The distribution side of the business is what separates Rizzle from AI video tools that produce content and stop there. Rizzle's syndication network reaches over a billion viewers monthly, through partnerships with MSN, Yahoo, NewsBreak, and social platforms. Publishers are not just making videos - they are getting those videos in front of audiences at a scale most editorial teams could never achieve independently. Content to distribution in one platform, with Getty Images integration for licensed media assets already cleared for publication.

The Career in Order

Cornell University

Co-Captain of Varsity Men's Tennis team. Undergraduate degree from one of the US's premier research universities.

Stanford GSB

MBA from Stanford Graduate School of Business - the credential that opens most Silicon Valley doors and sharpened his business instincts.

EXP.com

Co-founded EXP.com, an early internet venture. First contact with the startup rhythm of building from nothing.

Yahoo!

Multiple senior roles spanning business development, marketing partnerships, and eventually SVP and Chief of Staff to three consecutive CEOs. Also served as VP & GM of Yahoo! Mail when it was the world's largest email platform.

JP Morgan Chase

Senior VP and Product Leader for Chase.com digital experiences - applying consumer internet instincts to financial services.

Adobe (2015-2022)

VP of Business Development and Operations, Chief of Staff for Digital Media. Helped scale the business from under $3B to over $12B in annual revenue across a 7-year tenure.

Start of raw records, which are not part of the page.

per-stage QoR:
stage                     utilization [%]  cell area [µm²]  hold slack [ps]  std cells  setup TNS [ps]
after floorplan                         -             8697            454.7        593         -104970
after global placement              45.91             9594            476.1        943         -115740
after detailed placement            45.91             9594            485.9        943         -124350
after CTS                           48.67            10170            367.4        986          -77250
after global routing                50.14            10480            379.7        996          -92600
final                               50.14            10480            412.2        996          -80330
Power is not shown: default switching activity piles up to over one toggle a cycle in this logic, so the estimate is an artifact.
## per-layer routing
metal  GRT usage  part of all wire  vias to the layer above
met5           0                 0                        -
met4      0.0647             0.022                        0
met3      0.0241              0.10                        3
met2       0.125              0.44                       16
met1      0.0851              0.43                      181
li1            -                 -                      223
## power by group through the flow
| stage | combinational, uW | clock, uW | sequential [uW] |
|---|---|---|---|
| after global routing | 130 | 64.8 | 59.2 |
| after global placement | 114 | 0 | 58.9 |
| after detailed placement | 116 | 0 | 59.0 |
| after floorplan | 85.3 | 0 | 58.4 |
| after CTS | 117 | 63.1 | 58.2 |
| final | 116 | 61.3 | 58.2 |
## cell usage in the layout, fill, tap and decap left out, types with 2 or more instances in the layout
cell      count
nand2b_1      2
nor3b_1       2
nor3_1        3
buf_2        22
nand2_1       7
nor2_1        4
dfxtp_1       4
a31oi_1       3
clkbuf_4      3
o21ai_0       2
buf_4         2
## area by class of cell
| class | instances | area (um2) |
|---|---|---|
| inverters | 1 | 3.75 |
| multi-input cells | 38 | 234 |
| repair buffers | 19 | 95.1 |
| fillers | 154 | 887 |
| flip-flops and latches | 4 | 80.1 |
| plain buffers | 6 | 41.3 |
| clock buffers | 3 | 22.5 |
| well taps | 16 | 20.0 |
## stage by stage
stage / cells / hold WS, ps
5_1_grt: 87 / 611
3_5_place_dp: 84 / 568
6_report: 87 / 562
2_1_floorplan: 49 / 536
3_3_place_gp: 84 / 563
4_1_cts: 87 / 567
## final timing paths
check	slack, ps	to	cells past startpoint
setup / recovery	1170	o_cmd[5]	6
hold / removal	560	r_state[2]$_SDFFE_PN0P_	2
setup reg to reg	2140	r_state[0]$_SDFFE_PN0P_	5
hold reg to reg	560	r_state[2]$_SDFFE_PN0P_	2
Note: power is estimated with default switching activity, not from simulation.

NosTerra Ventures (2021-present)

Founding Partner at NosTerra Ventures. Turning three decades of operational experience into early-stage investments.

Rizzle (2022-present)

Joins as CEO, leading the company's pivot from consumer short-video to AI video infrastructure for publishers. Raises $19.5M Series C1 in March 2023. Platform reaches 1B+ viewers.

The Numbers That Matter

Scaled Adobe Digital Media from under $3B to over $12B in annual revenue during his 7-year tenure as VP.

Chief of Staff to three consecutive Yahoo! CEOs - surviving and serving through one of tech's most turbulent leadership periods.

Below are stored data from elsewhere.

`config.mk`:
```
export PLATFORM = sky130hd
export DESIGN_NAME = clock_gate_mux_divider_top
export DESIGN_NICKNAME = d
export VERILOG_FILES = /design/src/sv/cgmd_pkg.sv /design/src/sv/cgmd_div.sv /design/src/sv/cgmd_datapath.sv /design/src/sv/cgmd_ctrl.sv /design/src/sv/clock_gate_mux_divider_top.sv
export SDC_FILE = /design/constraint.sdc
export NUM_CORES = 1
export LEC_CHECK = 0
export BUFFER_PORTS_ARGS = -buffer_cell sky130_fd_sc_hd__clkbuf_2
export CAP_MARGIN = 20
export CORE_ASPECT_RATIO = 1.4
export CORE_MARGIN = 1
export CORE_UTILIZATION = 40
export CTS_CLUSTER_DIAMETER = 100
export DETAILED_ROUTE_END_ITERATION = 6
export PLACE_DENSITY = 0.71
export SLEW_MARGIN = 20
export SYNTH_ARGS = -nofsm -noshare
export SYNTH_HDL_FRONTEND = slang
export SYNTH_HIERARCHICAL = 1
export SYNTH_SLANG_ARGS = --single-unit
```
`constraint.sdc`:
```
create_clock -name aclk -period 5.7 [get_ports aclk]
set_input_delay 1.14 -clock aclk [delete_from_list [all_inputs] [get_ports aclk]]
set_output_delay 1.14 -clock aclk [all_outputs]
set_load 0.05 [all_outputs]
```
`src/sv/cgmd_pkg.sv`:
```
package cgmd_pkg;

    // channel and configuration widths
    localparam int S_TDATA_W  = 72;
    localparam int M_TDATA_W  = 80;
    localparam int CFG_ADDR_W = 1;
    localparam int CFG_DATA_W = 2;
    localparam int RATE_W     = 32;

    // control register layout
    localparam int DIV_WIDTH = 5;
    localparam int DIV_POS   = 0;
    localparam int MUX_POS   = 24;
    localparam int GATE_POS  = 31;

    // largest divider, and the field value that encodes it
    localparam logic [RATE_W-1:0]    DIV_MAX       = RATE_W'(1) << DIV_WIDTH;
    localparam logic [DIV_WIDTH-1:0] DIV_FIELD_MAX = '1;

    // operation codes
    localparam logic [2:0] FUNC_ENABLE  = 3'd0;
    localparam logic [2:0] FUNC_DISABLE = 3'd1;
    localparam logic [2:0] FUNC_SELECT  = 3'd2;
    localparam logic [2:0] FUNC_SETRATE = 3'd3;

    // configuration register indexes
    localparam logic [CFG_ADDR_W-1:0] CFG_GATE_PRESENT = 1'b0;
    localparam logic [CFG_ADDR_W-1:0] CFG_SEL_WIDTH    = 1'b1;

    // mux width that keeps the divider always in use, and the divided parent
    localparam logic [1:0] WIDE_MUX   = 2'd3;
    localparam logic [2:0] DIV_PARENT = 3'd1;

    // commands from the controller to the datapath
    typedef struct packed {
        logic load_in;
        logic apply_op;
        logic q_start;
        logic set_div;
        logic r_start;
        logic load_out;
    } cgmd_cmd_t;

    // status from the datapath to the controller
    typedef struct packed {
        logic need_q;
        logic div_active;
        logic div_done;
        logic out_free;
    } cgmd_status_t;

endpackage

```
`src/sv/cgmd_div.sv`:
```
module cgmd_div (
    input  logic                       aclk,
    input  logic                       aresetn,
    input  logic                       start,
    input  logic [cgmd_pkg::RATE_W-1:0] dividend,
    input  logic [cgmd_pkg::RATE_W-1:0] divisor,
    output logic                       done,
    output logic [cgmd_pkg::RATE_W-1:0] quotient
);
    import cgmd_pkg::*;

    localparam int CNT_W = $clog2(RATE_W);

    logic              busy_reg;
    logic              done_reg;
    logic [CNT_W-1:0]  cnt_reg;
    logic [RATE_W-1:0] rem_reg;
    logic [RATE_W-1:0] quo_reg;
    logic [RATE_W-1:0] dsr_reg;

    logic [RATE_W:0]   rem_shift;
    logic [RATE_W:0]   diff;
    logic              ge;

    // one restoring step: shift in the next dividend bit, try the subtract
    always_comb begin
        rem_shift = {rem_reg, quo_reg[RATE_W-1]};
        diff      = rem_shift - {1'b0, dsr_reg};
        ge        = rem_shift >= {1'b0, dsr_reg};
    end

    // control: busy for one step per quotient bit, done pulses once after
    always_ff @(posedge aclk) begin
        if (!aresetn) begin
            busy_reg <= 1'b0;
            done_reg <= 1'b0;
            cnt_reg  <= '0;
        end else if (start) begin
            busy_reg <= 1'b1;
            done_reg <= 1'b0;
            cnt_reg  <= CNT_W'(RATE_W - 1);
        end else if (busy_reg) begin
            cnt_reg  <= cnt_reg - CNT_W'(1);
            if (cnt_reg == '0) begin
                busy_reg <= 1'b0;
                done_reg <= 1'b1;
            end
        end else begin
            done_reg <= 1'b0;
        end
    end

    // quotient shares the dividend register, bits enter at the bottom
    always_ff @(posedge aclk) begin
        if (start) begin
            rem_reg <= '0;
            quo_reg <= dividend;
            dsr_reg <= divisor;
        end else if (busy_reg) begin
            rem_reg <= ge ? diff[RATE_W-1:0] : rem_shift[RATE_W-1:0];
            quo_reg <= {quo_reg[RATE_W-2:0], ge};
        end
    end

    assign done     = done_reg;
    assign quotient = quo_reg;

endmodule

```
`src/sv/cgmd_datapath.sv`:
```
module cgmd_datapath (
    input  logic                           aclk,
    input  logic                           aresetn,
    input  cgmd_pkg::cgmd_cmd_t            cmd,
    output cgmd_pkg::cgmd_status_t         status,
    input  logic                           cfg_we,
    input  logic [cgmd_pkg::CFG_ADDR_W-1:0] cfg_addr,
    input  logic [cgmd_pkg::CFG_DATA_W-1:0] cfg_wdata,
    input  logic [cgmd_pkg::S_TDATA_W-1:0]  s_tdata,
    input  logic                           m_tready,
    output logic                           m_tvalid,
    output logic [cgmd_pkg::M_TDATA_W-1:0]  m_tdata
);
    import cgmd_pkg::*;

    // configuration and clock module state
    logic                 gate_present_reg;
    logic [1:0]           sel_width_reg;
    logic                 gate_en_reg;
    logic [2:0]           psel_reg;
    logic [DIV_WIDTH-1:0] dm1_reg;

    // latched input word
    logic [2:0]        func_reg;
    logic [2:0]        pidx_reg;
    logic [RATE_W-1:0] target_reg;
    logic [RATE_W-1:0] prate_reg;

    // output register
    logic                 m_tvalid_reg;
    logic [M_TDATA_W-1:0] out_reg;

    logic [2:0]           sel_mask;
    logic [2:0]           psel_m;
    logic                 div_active;
    logic                 en;
    logic [7:0]           dfield;
    logic [RATE_W-1:0]    word;
    logic [RATE_W-1:0]    orate;
    logic [DIV_WIDTH-1:0] dm1_from_q;
    logic                 div_start;
    logic [RATE_W-1:0]    div_divisor;
    logic                 div_done;
    logic [RATE_W-1:0]    div_quot;

    // select mask from the mux width
    always_comb begin
        case (sel_width_reg)
            2'd0:    sel_mask = 3'b000;
            2'd1:    sel_mask = 3'b001;
            2'd2:    sel_mask = 3'b011;
            default: sel_mask = 3'b111;
        endcase
    end

    // status view of the state
    always_comb begin
        psel_m     = psel_reg & sel_mask;
        div_active = (sel_width_reg == WIDE_MUX) || (psel_m == DIV_PARENT);
        en         = gate_present_reg ? gate_en_reg : 1'b1;
        dfield     = 8'(dm1_reg);
        word       = (RATE_W'(psel_m) << MUX_POS)
                   | (RATE_W'(dfield) << DIV_POS)
                   | (RATE_W'(gate_present_reg & gate_en_reg) << GATE_POS);
        orate      = div_active ? div_quot : prate_reg;
    end

    // clamp the quotient to 1 .. DIV_MAX and keep divider minus one
    always_comb begin
        if (div_quot > DIV_MAX) begin
            dm1_from_q = DIV_FIELD_MAX;
        end else if (div_quot == '0) begin
            dm1_from_q = '0;
        end else begin
            dm1_from_q = DIV_WIDTH'(div_quot - RATE_W'(1));
        end
    end

    // shared divider: parent / target, then parent / divider
    assign div_start   = cmd.q_start | cmd.r_start;
    assign div_divisor = cmd.r_start ? (RATE_W'(dm1_reg) + RATE_W'(1)) : target_reg;

    cgmd_div u_div (
        .aclk     (aclk),
        .aresetn  (aresetn),
        .start    (div_start),
        .dividend (prate_reg),
        .divisor  (div_divisor),
        .done     (div_done),
        .quotient (div_quot)
    );

    // configuration writes and operations on the control register
    always_ff @(posedge aclk) begin
        if (!aresetn) begin
            gate_present_reg <= 1'b1;
            sel_width_reg    <= 2'd1;
            gate_en_reg      <= 1'b0;
            psel_reg         <= '0;
            dm1_reg          <= '0;
        end else begin
            if (cfg_we) begin
                case (cfg_addr)
                    CFG_GATE_PRESENT: gate_present_reg <= cfg_wdata[0];
                    CFG_SEL_WIDTH:    sel_width_reg    <= cfg_wdata[1:0];
                    default:          ;
                endcase
            end
            if (cmd.apply_op) begin
                case (func_reg)
                    FUNC_ENABLE:  if (gate_present_reg) gate_en_reg <= 1'b1;
                    FUNC_DISABLE: if (gate_present_reg) gate_en_reg <= 1'b0;
                    FUNC_SELECT:  psel_reg <= pidx_reg & sel_mask;
                    FUNC_SETRATE: if (div_active && target_reg == '0) dm1_reg <= '0;
                    default:      ;
                endcase
            end
            if (cmd.set_div) begin
                dm1_reg <= dm1_from_q;
            end
        end
    end

    // input word capture
    always_ff @(posedge aclk) begin
        if (cmd.load_in) begin
            func_reg   <= s_tdata[2:0];
            pidx_reg   <= s_tdata[5:3];
            target_reg <= s_tdata[37:6];
            prate_reg  <= s_tdata[69:38];
        end
    end

    // output word register
    always_ff @(posedge aclk) begin
        if (!aresetn) begin
            m_tvalid_reg <= 1'b0;
        end else if (cmd.load_out) begin
            m_tvalid_reg <= 1'b1;
        end else if (m_tready) begin
            m_tvalid_reg <= 1'b0;
        end
    end

    always_ff @(posedge aclk) begin
        if (cmd.load_out) begin
            out_reg <= {4'b0, word, orate, dfield, psel_m, en};
        end
    end

    assign status.need_q     = (func_reg == FUNC_SETRATE) && div_active && (target_reg != '0);
    assign status.div_active = div_active;
    assign status.div_done   = div_done;
    assign status.out_free   = !m_tvalid_reg || m_tready;

    assign m_tvalid = m_tvalid_reg;
    assign m_tdata  = out_reg;

endmodule

```
`src/sv/cgmd_ctrl.sv`:
```
module cgmd_ctrl (
    input  logic                   aclk,
    input  logic                   aresetn,
    input  logic                   s_tvalid,
    output logic                   s_tready,
    input  cgmd_pkg::cgmd_status_t status,
    output cgmd_pkg::cgmd_cmd_t    cmd
);
    import cgmd_pkg::*;

    typedef enum logic [2:0] {
        ST_IDLE,
        ST_OP,
        ST_Q_WAIT,
        ST_R_CHECK,
        ST_R_WAIT,
        ST_FINISH
    } state_t;

    state_t state_reg;
    state_t state_next;

    // next state and commands
    always_comb begin
        state_next = state_reg;
        cmd        = '0;
        s_tready   = 1'b0;
        case (state_reg)
            ST_IDLE: begin
                s_tready    = 1'b1;
                cmd.load_in = s_tvalid;
                if (s_tvalid) state_next = ST_OP;
            end
            ST_OP: begin
                cmd.apply_op = 1'b1;
                cmd.q_start  = status.need_q;
                state_next   = status.need_q ? ST_Q_WAIT : ST_R_CHECK;
            end
            ST_Q_WAIT: begin
                if (status.div_done) begin
                    cmd.set_div = 1'b1;
                    state_next  = ST_R_CHECK;
                end
            end
            ST_R_CHECK: begin
                cmd.r_start = status.div_active;
                state_next  = status.div_active ? ST_R_WAIT : ST_FINISH;
            end
            ST_R_WAIT: begin
                if (status.div_done) state_next = ST_FINISH;
            end
            ST_FINISH: begin
                if (status.out_free) begin
                    cmd.load_out = 1'b1;
                    state_next   = ST_IDLE;
                end
            end
            default: state_next = ST_IDLE;
        endcase
    end

    // state register
    always_ff @(posedge aclk) begin
        if (!aresetn) begin
            state_reg <= ST_IDLE;
        end else begin
            state_reg <= state_next;
        end
    end

endmodule

```
`src/sv/clock_gate_mux_divider_top.sv`:
```
// channel  | direction | ports                       | content
// s_       | in        | s_tvalid s_tready s_tdata   | one operation word
// m_       | out       | m_tvalid m_tready m_tdata   | one status word per operation
// cfg_     | in        | cfg_we cfg_addr cfg_wdata   | gate_present, sel_width
//
// with the divider idle an accepted word passes the operation, divider check and
// finish states before its status word is registered, and no new word is taken
// until the controller is back in idle. set rate with a nonzero target on an
// active divider takes two passes through the shared bit-serial divider, any
// other word on an active divider one.
// aresetn is synchronous: gate off, parent 0, divider 1, gate present, mux width 1.
// a new word is taken while the previous status word waits on m_tready;
// a finished status waits in the controller until the output register frees.
module clock_gate_mux_divider_top (
    input  logic                            aclk,
    input  logic                            aresetn,
    // func[2:0], parent_pick[5:3], target_rate[37:6], src_rate[69:38]
    input  logic [cgmd_pkg::S_TDATA_W-1:0]  s_tdata,
    input  logic                            s_tvalid,
    output logic                            s_tready,
    // enabled[0], parent_select[3:1], divider_field[11:4],
    // output_rate[43:12], control_word[75:44]
    output logic [cgmd_pkg::M_TDATA_W-1:0]  m_tdata,
    output logic                            m_tvalid,
    input  logic                            m_tready,
    input  logic                            cfg_we,
    input  logic [cgmd_pkg::CFG_ADDR_W-1:0] cfg_addr,
    input  logic [cgmd_pkg::CFG_DATA_W-1:0] cfg_wdata
);
    import cgmd_pkg::*;

    cgmd_cmd_t    cmd;
    cgmd_status_t status;

    cgmd_ctrl u_ctrl (
        .aclk     (aclk),
        .aresetn  (aresetn),
        .s_tvalid (s_tvalid),
        .s_tready (s_tready),
        .status   (status),
        .cmd      (cmd)
    );

    cgmd_datapath u_dp (
        .aclk      (aclk),
        .aresetn   (aresetn),
        .cmd       (cmd),
        .status    (status),
        .cfg_we    (cfg_we),
        .cfg_addr  (cfg_addr),
        .cfg_wdata (cfg_wdata),
        .s_tdata   (s_tdata),
        .m_tready  (m_tready),
        .m_tvalid  (m_tvalid),
        .m_tdata   (m_tdata)
    );

endmodule

```
After elaboration in Yosys (flattened, before gate mapping). Index checks and enable logic that the tools add are counted. Widths: inputs -> output; s select.

$add $sub $neg: 4. Reduce and logical (&&, ||, !) cells: 26. Bitwise logic cells: 9. Multiplexer cells: 37. Eq/ne operators: 18. Magnitude comparators: 2.

Operators with widths (count): $mux 32 (5); $logic_not 32->1 (2); $mux 5 (8); $ge 33x32->1 (1); $gt 32x6->1 const B (1); $or 32x32->32 (1); $reduce_bool 32->1 (1); $sub 32x32->32 (1); $or 27x5->27 (1); $pmux 3 s6 (1); $mux 1 (16); $eq 3x2->1 const B (4); $mux 3 (4); $reduce_bool 2->1 (6); $sub 5x1->5 const B (2); $eq 3x1->1 const B (3); $pmux 3 s3 (1); $ne 2x1->1 const B (4); $reduce_and 4->1 (2); $add 5x1->6 const B (1); $and 3x3->3 (2); $eq 3x3->1 const B (2); $logic_not 3->1 (2); $reduce_and 2->1 (3); other kinds (15) (22).

Input port bits: 80. Register bits after elaboration: 262. Word-level logic and storage cells: 115.

Depth between registers and ports, before layout. Gate-level depths: netlist of the first run.

Depth in word-level cells: 10. Depth in mapped cells: 17. Mapped depth without buffers: 12.

Cells and area by module. The synthesis of the first run kept the hierarchy.

Modules (own cells, without submodules): cgmd_div (cells an instance 590, times used 1, area each 5871.9 µm²); cgmd_datapath (cells an instance 338, times used 1, area each 5171.2 µm²); cgmd_ctrl (cells an instance 28, times used 1, area each 244.0 µm²).

Worst setup path after synthesis of the first run. Ideal clock, no wire load.

Path kind: input port to flip-flop. Start point: input port m_tready. End point: register u_dp.out_reg[0], in the netlist u_dp/m_tdata[0], enable pin. Stages on the path: 3. Data arrival time: 4497 ps. Data required time: 5195 ps. Setup time: 505 ps. Path buffers: 0. Setup slack: 698 ps. Cells stage by stage: nand2b_1 -> nand2_1 -> nor3b_1.

RTL lines: start, declared (RTL line clock_gate_mux_divider_top.sv:25) `input logic m_tready,`; end signal, assigned (RTL line cgmd_datapath.sv:147) `out_reg <= {4'b0, word, orate, dfield, psel_m, en};`; end, declared (RTL line cgmd_datapath.sv:31) `logic [M_TDATA_W-1:0] out_reg;`.

==> results of run 1 <==
-- per-layer routing --
metal  vias up  track usage, %  wire, µm
met3        53            2.31       883
met4         0            8.97      1090
met1      3446            17.8      8940
met5         -               0         0
met2       183            29.3     12100
li1       3646               -         -
-- stage by stage --
stage          cells  hold WS, ns  power [W]  setup slack, ns
2_1_floorplan    985        0.421    0.00324            0.698
5_1_grt         1455        0.488    0.00525             1.89
6_report        1455        0.468    0.00499             2.15
3_5_place_dp    1417        0.462    0.00349             2.15
4_1_cts         1455        0.471    0.00503             2.11
3_3_place_gp    1417        0.447    0.00347             2.19
-- cell usage after synthesis, drive strengths merged (3+ instances only) --
master	instances	area share [%]
nand3	18	0.80
nand3b	3	0.20
a31oi	4	0.22
mux2	66	6.6
nor2b	32	1.8
a2111oi	4	0.37
a21o	10	0.67
a21oi	57	2.5
ha	36	4.0
and2	7	0.41
nor3b	6	0.50
o211ai	4	0.31
nand2b	11	0.61
nor2	45	1.5
buf	59	3.8
inv	47	1.6
o21a	10	0.67
xor2	14	1.1
xnor2	23	1.8
mux2i	16	1.4
edfxtp	176	47
clkbuf	15	0.50
a21boi	10	0.67
a211oi	16	1.2
dfxtp	55	9.8
nand2	81	2.7
nor4	17	1.1
or2	3	0.17
o21ai	48	2.1
nand4	9	0.50
o2bb2ai	5	0.39
nor3	20	0.98
a22o	3	0.23
-- critical path: cells and delay by family (launching register included) --
family,cells,cell delay [ns]
DFF,1,0.38
buffers and inverters,2,0.41
and+or+nand+nor,7,2.42
-- logic make-up (layout without fill, tap and decap cells) --
group	count (synthesis)	in the layout	synth area share (%)
flops	231	231	56.6
other cells	1	30	0.0332
mux	82	82	8.00
fa+ha+maj	37	37	4.17
compound gates	187	187	10.7
buf+inv	121	221	5.84
xor+xnor	37	37	2.87
simple gates	260	260	11.8
-- area by class of cell --
cell class / count / area [µm²]
clock buffers: 25 / 583
clock inverters: 13 / 164
fillers: 2495 / 14800
inverters: 47 / 176
multi-input cells: 633 / 4370
flip-flops and latches: 231 / 6390
well taps: 370 / 463
repair buffers: 136 / 698
-- final timing paths --
path	slack [ns]	endpoint
worst max-delay path	2.15	u_dp/u_div/quotient[3]
worst min-delay path	0.47	u_dp/u_div/rem_reg[31]
worst max register to register	2.15	u_dp/u_div/quotient[3]
worst min register to register	0.47	u_dp/u_div/rem_reg[31]
-- where the power goes --
part           leakage, nW  switching (W)  internal (W)
clock network        0.367       0.000610      0.000912
logic                 2.45       0.000770      0.000515
registers             2.08       0.000131       0.00206
total                 4.89        0.00151       0.00348
-- layout by cell type (no fill, tap or decap), types with 7 or more instances in the layout --
cell       instances
nand2b_1          11
a211oi_1          12
a21boi_0           9
a21o_1            10
nand2_1           81
clkbuf_2         129
dfxtp_1           55
nor2_1            43
conb_1            30
xnor2_1           23
nor2b_1           32
edfxtp_1         176
o21ai_1           17
ha_1              36
a21oi_1           57
nand3_1           18
o21a_1            10
mux2i_1           16
nor3_1            18
nand4_1            9
inv_1             47
clkbuf_16         23
nor4_1            16
buf_4              7
mux2_2            66
o21ai_0           31
xor2_1            14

VP & GM of Yahoo! Mail when it was the world's largest email platform - managing a global product at unprecedented scale.

Raised $76.5M in total funding for Rizzle across multiple rounds, including a $19.5M Series C1 in 2023.

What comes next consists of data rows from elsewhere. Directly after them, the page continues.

File: config.mk
export PLATFORM = sky130hd
export DESIGN_NAME = sme_ram
export DESIGN_NICKNAME = d
export VERILOG_FILES = /design/src/hw/rtl/sme_ram.sv
export SDC_FILE = /design/constraint.sdc
export NUM_CORES = 1
export LEC_CHECK = 0
export BUFFER_PORTS_ARGS = -buffer_cell sky130_fd_sc_hd__buf_4
export CAP_MARGIN = 10
export CORE_MARGIN = 3
export CORE_UTILIZATION = 45
export DETAILED_ROUTE_END_ITERATION = 8
export PLACE_DENSITY_LB_ADDON = 0.1
export SKIP_CTS_REPAIR_TIMING = 1
export SYNTH_ARGS = -nofsm -noshare
export SYNTH_HDL_FRONTEND = slang
export SYNTH_SLANG_ARGS = --single-unit
export TNS_END_PERCENT = 20
File: constraint.sdc
create_clock -name clk -period 5.32 [get_ports clk]
set_clock_uncertainty 0.05 [all_clocks]
set_input_delay 0.798 -clock clk [delete_from_list [all_inputs] [get_ports clk]]
set_output_delay 0.798 -clock clk [all_outputs]
set_load 0.005 [all_outputs]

Built Rizzle's distribution network to over 1 billion monthly viewers across MSN, Yahoo, NewsBreak, and social platforms.

Co-founded EXP.com, an early internet startup - one of the first in a long line of ventures at the frontier of digital technology.

Beyond the Boardroom

The resume is all Silicon Valley pedigree and impressive revenue numbers. But Kremer also coaches tennis at Castilleja School in the Bay Area - a role that has nothing to do with building software companies and everything to do with how he thinks about development, competition, and performance under pressure. The sport that made him co-captain at Cornell never quite left.

He lives in Menlo Park with his wife and three sons - an arrangement that puts him squarely in the culture of the Valley while keeping him grounded in the kind of ordinary family life that sharpens perspective. Three sons tends to do that.

The founding partner role at NosTerra Ventures runs parallel to his CEO duties at Rizzle. It is not a title of convenience. It reflects a genuine conviction that experience compounds and that the operators who have seen what actually works inside large platforms have something specific to offer founders who are trying to build them. The venture portfolio is an extension of the same instinct that drives Rizzle: find the infrastructure gaps, and fill them.

There is a consistency in the career that is easy to miss because it spans so many different organizations. Yahoo!, Adobe, JP Morgan Chase, Rizzle - these look like a diverse portfolio of experiences. But the through-line is always the same: large, complex platforms used by millions of people, with operational, business development, and strategic challenges that require someone who can move between the product and the business side with equal fluency. Kremer has been that person, at every stop, for thirty years.